The Hyperparameter Optimization is a component for AutoML and serves as an environment to optimize the hyper parameters of data mining models in TIBCO Data Science / Statistica.

It offers the identification of optimal...

  • Model parameters
  • Misclassification costs
  • Stratification strategies
  • Feature selection

It enables to gain deep insights into:

  • Sensible ranges for the parameters
  • Interdependencies of parameters
  • Validation of the current configuration
  • Influence of sampling
  • Influence / Predictability of individual cases / observations
  • Configuration of the models
  • Relation of different error/accuracy measures

It offers additionally:

  • Easy setup of experiments
  • Automated visualization and summarization of the results
  • Simple expandability

Optimal Binning

The Optimal Binning Node combines the levels of single variables to groups (bins) with similar properties in regard to a target variable.

Why use (supervised) Binning?

  • Easier interpretation of the data
  • Helpful for data selection (based on a target variable)
  • Reduction of data complexity
  • Handling of missing data
  • Preparation for using methods with linearity assumption
  • Preparation for use of methods that only support categorical data

The bin variables (that are created) are always categorical in nature, the input variables can be categorical or continuous/metric.

To create the bins a CHAID tree is fitted to the data. The tree then is converted into Statistica’s formulas, that are being used to create the bins.
The CHAID tree is controlled via one parameter alone (the p-value for merging).
Cases with missing data are being excluded during the tree fitting and creation of the bin formulas but each formula is extended by a rule assigning cases with missing data to a separate bin “Missing”. New levels (not previously observed in the data) are assigned to the bin “Unknown”.

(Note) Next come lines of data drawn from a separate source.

## config.mk

```make
export PLATFORM = sky130hd
export DESIGN_NAME = cdb_arbiter
export DESIGN_NICKNAME = d
export VERILOG_FILES = /design/src/hw/ooo_pkg.sv /design/src/hw/cdb_arbiter.sv
export VERILOG_INCLUDE_DIRS = /design/src /design/src/hw
export SDC_FILE = /design/constraint.sdc
export NUM_CORES = 1
export LEC_CHECK = 0
export BUFFER_PORTS_ARGS = -buffer_cell sky130_fd_sc_hd__buf_2
export CAP_MARGIN = 10
export CORE_AREA = 2 2 80 82
export DETAILED_ROUTE_END_ITERATION = 8
export DIE_AREA = 0 0 82 84
export PLACE_DENSITY_LB_ADDON = 0.25
export SETUP_SLACK_MARGIN = 0.2
export SYNTH_ARGS = -nofsm -noshare
export SYNTH_HDL_FRONTEND = slang
export SYNTH_SLANG_ARGS = --single-unit
```

## constraint.sdc

```tcl
create_clock -name vclk -period 2.34
set_input_delay 0.351 -clock vclk [all_inputs]
set_output_delay 0.351 -clock vclk [all_outputs]
set_load 0.1 [all_outputs]
```

## src/hw/ooo_backend_macros.svh

```systemverilog
/*
  Sizes of the execution back end.
  ROB_SIZE must be a power of two because the pointers wrap by overflow.
  MULT_STAGES must be at least 2.
  ZERO_REG is never written at commit.
*/
`ifndef OOO_BACKEND_MACROS_SVH
`define OOO_BACKEND_MACROS_SVH

// data path
`define XLEN		64		// operand and result width

// reorder buffer
`define ROB_SIZE	8		// entries, power of two

// architectural registers
`define ARF_SIZE	32		// register count
`define ZERO_REG	31		// hardwired zero, commits with no write

// multiplier
`define MULT_STAGES	3		// registered stages, issue to result

`endif

```

## src/hw/ooo_pkg.sv

```systemverilog
/*
  Shared types of the back end.
  Widths follow the sizes in ooo_backend_macros.svh.
  rob_idx_t carries no wrap bit. The reorder buffer keeps that bit inside.
*/
`include "ooo_backend_macros.svh"

package ooo_pkg;

	// operand or result word
	typedef logic [`XLEN-1:0] word_t;

	// architectural register number
	typedef logic [$clog2(`ARF_SIZE)-1:0] arf_idx_t;

	// slot in the reorder buffer
	typedef logic [$clog2(`ROB_SIZE)-1:0] rob_idx_t;

	// integer unit operations
	typedef enum logic [1:0] {
		ALU_ADD = 2'b00,		// opa + opb
		ALU_SUB = 2'b01,		// opa - opb
		ALU_AND = 2'b10,		// bitwise and
		ALU_XOR = 2'b11			// bitwise xor
	} alu_func_t;

	// which unit gets the operation
	typedef enum logic {
		FU_ALU  = 1'b0,			// one-cycle integer unit
		FU_MULT = 1'b1			// pipelined multiplier
	} fu_select_t;

endpackage

```

## src/hw/cdb_arbiter.sv

```systemverilog
/*
  Common data bus arbiter, one result per cycle.
  Fixed priority with the multiplier over the ALU. Purely combinational.
  A unit that loses holds its result and asks again next cycle.
*/
`timescale 1ns/1ps

module cdb_arbiter (
	input  logic				alu_result_ready,		// ALU has a result
	input  ooo_pkg::word_t		alu_result_value,
	input  ooo_pkg::rob_idx_t	alu_result_rob_idx,
	input  logic				mult_result_ready,		// multiplier has a result
	input  ooo_pkg::word_t		mult_result_value,
	input  ooo_pkg::rob_idx_t	mult_result_rob_idx,
	output logic				alu_grant,				// ALU result goes on the bus
	output logic				mult_grant,				// multiplier result goes on the bus
	output logic				cdb_valid,				// bus carries a result
	output ooo_pkg::word_t		cdb_value,
	output ooo_pkg::rob_idx_t	cdb_rob_idx
);

////////////////////////////////////////////////////////////////////////////
// grants
////////////////////////////////////////////////////////////////////////////
assign mult_grant = mult_result_ready;							// multiplier first
assign alu_grant  = alu_result_ready & ~mult_result_ready;		// ALU only when bus free

assign cdb_valid = mult_result_ready | alu_result_ready;

// result mux, follows the grant
always_comb begin
	if (mult_grant) begin
		cdb_value   = mult_result_value;
		cdb_rob_idx = mult_result_rob_idx;
	end else begin
		cdb_value   = alu_result_value;		// don't care when nothing is valid
		cdb_rob_idx = alu_result_rob_idx;
	end
end

endmodule

```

  • Simple deployment of the binning solution
  • Works for classification and regression tasks and metric and categorical inputs
  • Can be automized

The primary output of the node are Statistica formulas. These will calculate the bin-variables when applied to data. The formulas can be easily copied to other places and used where necessary. It is also possible to output the transformed data directly.

Report Node

The StatSoft Report Node makes the creation of huge and pretty reports based on analytical results a simple automatic procedure.
The node extracts the workbook "Reporting Documents" from the workspace and adds the workbook items (spreadsheets, graphs, reports) to a word report.

This process requires a word template (conveniently stored in Statistica Enterprise or the file system) to start with. At minimum, this template can be an empty word document (.docx).
The interaction with Microsoft Word is handled via Microsoft's own OpenXML library hence resulting in standard compliant word documents.

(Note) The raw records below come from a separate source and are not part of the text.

### config.mk
export PLATFORM = sky130hd
export DESIGN_NAME = reorder_buffer
export DESIGN_NICKNAME = d
export VERILOG_FILES = /design/src/hw/ooo_pkg.sv /design/src/hw/reorder_buffer.sv
export VERILOG_INCLUDE_DIRS = /design/src /design/src/hw
export SDC_FILE = /design/constraint.sdc
export NUM_CORES = 1
export LEC_CHECK = 0
export ABC_CLOCK_PERIOD_IN_PS = 7010
export BUFFER_PORTS_ARGS = -buffer_cell sky130_fd_sc_hd__buf_2
export CAP_MARGIN = 20
export CORE_AREA = 4 4 243 245
export DETAILED_ROUTE_END_ITERATION = 10
export DIE_AREA = 0 0 247 249
export SLEW_MARGIN = 20
export SYNTH_ARGS = -nofsm -noshare
export SYNTH_HDL_FRONTEND = slang
export SYNTH_SLANG_ARGS = --single-unit
### constraint.sdc
create_clock -name clock -period 7.01 [get_ports clock]
set_clock_uncertainty 0.2 [all_clocks]
set_input_delay 0.3505 -clock clock [delete_from_list [all_inputs] [get_ports clock]]
set_output_delay 0.3505 -clock clock [all_outputs]
set_load 0.005 [all_outputs]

The most important properties of the items and their placement can be configured via a configuration table. The definition can be provided for individual items and for groups of items via wildcards.
The node and its interface are simple, but do not let it fool you, it is a powerful tool to bring the automation of your reporting to a new level (of convenience and effectiveness).

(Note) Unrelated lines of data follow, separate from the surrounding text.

<file path="config.mk">
export PLATFORM = sky130hd
export DESIGN_NAME = obi_mux
export DESIGN_NICKNAME = d
export VERILOG_FILES = /design/src/obi_pkg.sv /design/src/obi_rr_arb.sv /design/src/obi_id_fifo.sv /design/src/obi_mux.sv
export VERILOG_INCLUDE_DIRS = /design/src
export SDC_FILE = /design/constraint.sdc
export NUM_CORES = 1
export LEC_CHECK = 0
export ABC_AREA = 1
export BUFFER_PORTS_ARGS = -buffer_cell sky130_fd_sc_hd__buf_2
export CAP_MARGIN = 20
export CELL_PAD_IN_SITES_DETAIL_PLACEMENT = 1
export CELL_PAD_IN_SITES_GLOBAL_PLACEMENT = 2
export CORE_AREA = 3 3 171 173
export DETAILED_ROUTE_END_ITERATION = 12
export DIE_AREA = 0 0 174 176
export PLACE_DENSITY_LB_ADDON = 0.1
export SLEW_MARGIN = 0
export SYNTH_ARGS = -nofsm -noshare
export SYNTH_HDL_FRONTEND = slang
export SYNTH_HIERARCHICAL = 1
export SYNTH_SLANG_ARGS = --single-unit
</file>
<file path="constraint.sdc">
create_clock -name clk_i -period 5.83 [get_ports clk_i]
set_input_delay 0.583 -clock clk_i [delete_from_list [all_inputs] [get_ports clk_i]]
set_output_delay 0.583 -clock clk_i [all_outputs]
set_load 0.1 [all_outputs]
</file>
<file path="src/obi_defines.svh">
/*
 * Fixed sizes of the three-port OBI slice. OBI_MGR_ID_W must stay equal to
 * OBI_SBR_ID_W plus OBI_SBR_IDX_W, and OBI_SBR_IDX_W must cover OBI_NUM_SBR.
 * OBI_MEM_WORDS is the number of 32-bit words behind the manager port.
 */
`ifndef OBI_DEFINES_SVH
`define OBI_DEFINES_SVH

// Input ports of the multiplexer and the width of a port index.
`define OBI_NUM_SBR 3
`define OBI_SBR_IDX_W 2

// Bus widths.
`define OBI_ADDR_W 32
`define OBI_DATA_W 32
`define OBI_BE_W 4

// The manager side carries the winning port index above the input aid.
`define OBI_SBR_ID_W 2
`define OBI_MGR_ID_W (`OBI_SBR_ID_W + `OBI_SBR_IDX_W)

// Outstanding transactions tracked by the ID FIFO.
`define OBI_MAX_TRANS 4

`define OBI_MEM_WORDS 256

`endif

</file>
<file path="src/obi_pkg.sv">
/*
 * Channel and port structs for both sides of the OBI multiplexer.
 * Widths come from the defines header; no rready field exists.
 */
`include "obi_defines.svh"

package obi_pkg;

  // A channel as seen at the input ports.
  typedef struct packed {
    logic [`OBI_ADDR_W-1:0]   addr;
    logic                     we;
    logic [`OBI_BE_W-1:0]     be;
    logic [`OBI_DATA_W-1:0]   wdata;
    logic [`OBI_SBR_ID_W-1:0] aid;
  } sbr_a_chan_t;

  // A channel on the manager side, with the widened aid.
  typedef struct packed {
    logic [`OBI_ADDR_W-1:0]   addr;
    logic                     we;
    logic [`OBI_BE_W-1:0]     be;
    logic [`OBI_DATA_W-1:0]   wdata;
    logic [`OBI_MGR_ID_W-1:0] aid;
  } mgr_a_chan_t;

  typedef struct packed {
    logic [`OBI_DATA_W-1:0]   rdata;
    logic                     err;
    logic [`OBI_SBR_ID_W-1:0] rid;
  } sbr_r_chan_t;

  typedef struct packed {
    logic [`OBI_DATA_W-1:0]   rdata;
    logic                     err;
    logic [`OBI_MGR_ID_W-1:0] rid;
  } mgr_r_chan_t;

  typedef struct packed {
    logic        req;
    sbr_a_chan_t a;
  } sbr_req_t;

  typedef struct packed {
    logic        gnt;
    logic        rvalid;
    sbr_r_chan_t r;
  } sbr_rsp_t;

  typedef struct packed {
    logic        req;
    mgr_a_chan_t a;
  } mgr_req_t;

  typedef struct packed {
    logic        gnt;
    logic        rvalid;
    mgr_r_chan_t r;
  } mgr_rsp_t;

endpackage

</file>
<file path="src/obi_rr_arb.sv">
/*
 * Lock-in round-robin arbiter. A requester must hold req and its A channel
 * until granted. The pointer starts at port 0 and is never flushed.
 */
`include "obi_defines.svh"

module obi_rr_arb (
  input  logic                                    clk_i,
  input  logic                                    rst_i,
  input  logic [`OBI_NUM_SBR-1:0]                 req_i,
  input  obi_pkg::sbr_a_chan_t [`OBI_NUM_SBR-1:0] a_i,
  output logic [`OBI_NUM_SBR-1:0]                 gnt_o,
  output logic                                    req_o,
  output obi_pkg::sbr_a_chan_t                    a_o,
  output logic [`OBI_SBR_IDX_W-1:0]               idx_o,
  input  logic                                    gnt_i
);

  logic [`OBI_SBR_IDX_W-1:0] ptr_q;
  logic [`OBI_SBR_IDX_W-1:0] lock_idx_q;
  logic [`OBI_SBR_IDX_W-1:0] cand;
  logic [`OBI_SBR_IDX_W-1:0] pick;
  logic                      lock_q;
  logic                      found;

  // Walk the ports starting at the pointer and take the first one that requests.
  always_comb begin
    found = 1'b0;
    pick  = ptr_q;
    cand  = ptr_q;
    for (int i = 0; i < `OBI_NUM_SBR; i++) begin
      if (!found && req_i[cand]) begin
        found = 1'b1;
        pick  = cand;
      end
      cand = (cand == `OBI_NUM_SBR - 1) ? '0 : cand + 1'b1;
    end
  end

  // A pending request that was not granted keeps its slot until it is.
  assign idx_o = lock_q ? lock_idx_q : pick;
  assign req_o = req_i[idx_o];
  assign a_o   = a_i[idx_o];

  always_comb begin
    gnt_o        = '0;
    gnt_o[idx_o] = req_o && gnt_i;
  end

  always_ff @(posedge clk_i) begin
    if (rst_i) begin
      ptr_q      <= '0;
      lock_q     <= 1'b0;
      lock_idx_q <= '0;
    end else begin
      lock_q <= req_o && !gnt_i;
      if (req_o && !gnt_i) begin
        lock_idx_q <= idx_o;
      end
      // After a handshake the winner gets the lowest priority.
      if (req_o && gnt_i) begin
        ptr_q <= (idx_o == `OBI_NUM_SBR - 1) ? '0 : idx_o + 1'b1;
      end
    end
  end

  // A requester that is kept waiting holds req and its A channel.
  assert property (@(posedge clk_i) disable iff (rst_i)
                   lock_q |-> req_i[lock_idx_q] && (a_i[lock_idx_q] == $past(a_o)))
    else $error("Locked requester dropped req or changed its A channel.");

endmodule

</file>
<file path="src/obi_id_fifo.sv">
/*
 * FIFO of port indices for outstanding transactions, OBI_MAX_TRANS deep.
 * Not fall-through. Pop on empty is illegal; push on full needs a pop.
 */
`include "obi_defines.svh"

module obi_id_fifo (
  input  logic                      clk_i,
  input  logic                      rst_i,
  input  logic                      push_i,
  input  logic [`OBI_SBR_IDX_W-1:0] data_i,
  input  logic                      pop_i,
  output logic [`OBI_SBR_IDX_W-1:0] data_o,
  output logic                      full_o,
  output logic                      empty_o
);

  logic [`OBI_SBR_IDX_W-1:0]          mem_q [`OBI_MAX_TRANS];
  logic [$clog2(`OBI_MAX_TRANS)-1:0]  wr_ptr_q;
  logic [$clog2(`OBI_MAX_TRANS)-1:0]  rd_ptr_q;
  logic [$clog2(`OBI_MAX_TRANS+1)-1:0] count_q;
  logic                               do_push;
  logic                               do_pop;

  assign full_o  = (count_q == `OBI_MAX_TRANS);
  assign empty_o = (count_q == '0);
  assign data_o  = mem_q[rd_ptr_q];

  // A full FIFO still takes a push when the head leaves in the same cycle.
  assign do_pop  = pop_i && !empty_o;
  assign do_push = push_i && (!full_o || do_pop);

  always_ff @(posedge clk_i) begin
    if (do_push) begin
      mem_q[wr_ptr_q] <= data_i;
    end
  end

  always_ff @(posedge clk_i) begin
    if (rst_i) begin
      wr_ptr_q <= '0;
      rd_ptr_q <= '0;
      count_q  <= '0;
    end else begin
      if (do_push) begin
        wr_ptr_q <= (wr_ptr_q == `OBI_MAX_TRANS - 1) ? '0 : wr_ptr_q + 1'b1;
      end
      if (do_pop) begin
        rd_ptr_q <= (rd_ptr_q == `OBI_MAX_TRANS - 1) ? '0 : rd_ptr_q + 1'b1;
      end
      if (do_push && !do_pop) begin
        count_q <= count_q + 1'b1;
      end else if (do_pop && !do_push) begin
        count_q <= count_q - 1'b1;
      end
    end
  end

  assert property (@(posedge clk_i) disable iff (rst_i)
                   !(pop_i && empty_o) && !(push_i && full_o && !pop_i))
    else $error("ID FIFO overflow or underflow.");

endmodule

</file>
<file path="src/obi_mux.sv">
/*
 * OBI multiplexer from OBI_NUM_SBR input ports to one manager port.
 * Responses must return in grant order and are always accepted.
 * The widened aid is informational; routing uses the ID FIFO only.
 */
`include "obi_defines.svh"

module obi_mux (
  input  logic                                 clk_i,
  input  logic                                 rst_i,
  input  obi_pkg::sbr_req_t [`OBI_NUM_SBR-1:0] sbr_req_i,
  output obi_pkg::sbr_rsp_t [`OBI_NUM_SBR-1:0] sbr_rsp_o,
  output obi_pkg::mgr_req_t                    mgr_req_o,
  input  obi_pkg::mgr_rsp_t                    mgr_rsp_i
);

  import obi_pkg::*;

  logic [`OBI_NUM_SBR-1:0]        sbr_req;
  logic [`OBI_NUM_SBR-1:0]        sbr_gnt;
  sbr_a_chan_t [`OBI_NUM_SBR-1:0] sbr_a;
  sbr_a_chan_t                    arb_a;
  logic                           arb_req;
  logic [`OBI_SBR_IDX_W-1:0]      win_idx;
  logic [`OBI_SBR_IDX_W-1:0]      rsp_idx;
  logic                           fifo_full;
  logic                           fifo_empty;
  logic                           mgr_hs;

  for (genvar i = 0; i < `OBI_NUM_SBR; i++) begin : gen_sbr_split
    assign sbr_req[i] = sbr_req_i[i].req;
    assign sbr_a[i]   = sbr_req_i[i].a;
  end

  // No new grant while every ID FIFO slot is taken.
  obi_rr_arb i_rr_arb (
    .clk_i (clk_i),
    .rst_i (rst_i),
    .req_i (sbr_req),
    .a_i   (sbr_a),
    .gnt_o (sbr_gnt),
    .req_o (arb_req),
    .a_o   (arb_a),
    .idx_o (win_idx),
    .gnt_i (mgr_rsp_i.gnt && !fifo_full)
  );

  assign mgr_req_o.req     = arb_req && !fifo_full;
  assign mgr_req_o.a.addr  = arb_a.addr;
  assign mgr_req_o.a.we    = arb_a.we;
  assign mgr_req_o.a.be    = arb_a.be;
  assign mgr_req_o.a.wdata = arb_a.wdata;
  assign mgr_req_o.a.aid   = {win_idx, arb_a.aid};

  assign mgr_hs = mgr_req_o.req && mgr_rsp_i.gnt;

  obi_id_fifo i_id_fifo (
    .clk_i   (clk_i),
    .rst_i   (rst_i),
    .push_i  (mgr_hs),
    .data_i  (win_idx),
    .pop_i   (mgr_rsp_i.rvalid),
    .data_o  (rsp_idx),
    .full_o  (fifo_full),
    .empty_o (fifo_empty)
  );

  // The oldest outstanding index picks the port that sees the response.
  always_comb begin
    for (int i = 0; i < `OBI_NUM_SBR; i++) begin
      sbr_rsp_o[i]     = '0;
      sbr_rsp_o[i].gnt = sbr_gnt[i];
      if (rsp_idx == i) begin
        sbr_rsp_o[i].rvalid  = mgr_rsp_i.rvalid;
        sbr_rsp_o[i].r.rdata = mgr_rsp_i.r.rdata;
        sbr_rsp_o[i].r.err   = mgr_rsp_i.r.err;
        sbr_rsp_o[i].r.rid   = mgr_rsp_i.r.rid[`OBI_SBR_ID_W-1:0];
      end
    end
  end

  assert property (@(posedge clk_i) disable iff (rst_i)
                   mgr_rsp_i.rvalid |-> !fifo_empty)
    else $error("Response without an outstanding transaction.");

endmodule

</file>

Shelf-Life Estimation / Stability

With Shelf-Life Estimation you can evaluate stability studies with the touch of a button and generate archivable result documents.

It enables an automated calculation of shelf life and retest period according to Q1E specifications (ICH-compliant):

  • Determination of the runtime for one or more batches
  • Covariance analysis for pooling of batch data (poolability)
  • Automatic model determination by statistical test for same slope and same axis section of stability function of several batches
  • Switch between German and English language for input masks and result output
  • Automatic generation of a result report in pdf format

A numerical validation package for this add-on is available.

Shelf-Life Estimation is delivered as an add-on for TIBCO® Data Science / Statistica™.

Method Comparison

Method Comparison clearly combines current calculation and visualization standards of the measurement method comparison.

This allows devices and methods to be efficiently tested and validated with regard to their measurement behaviour or compared with external or more cost-effective solutions. With the Method Comparison add-on, you can determine sophisticated statistics with graphical and numerical results at the touch of a button. The following methods include Passing-Bablok regression, Deming regression (single, weighted, IRGDR), Bland-Altman plots, special evaluations, such as error grids and bias calculations.

The add-on is FDA compliant, and a numerical validation package can be supplied.

Method Comparison is delivered as an add-on for TIBCO® Data Science / Statistica™.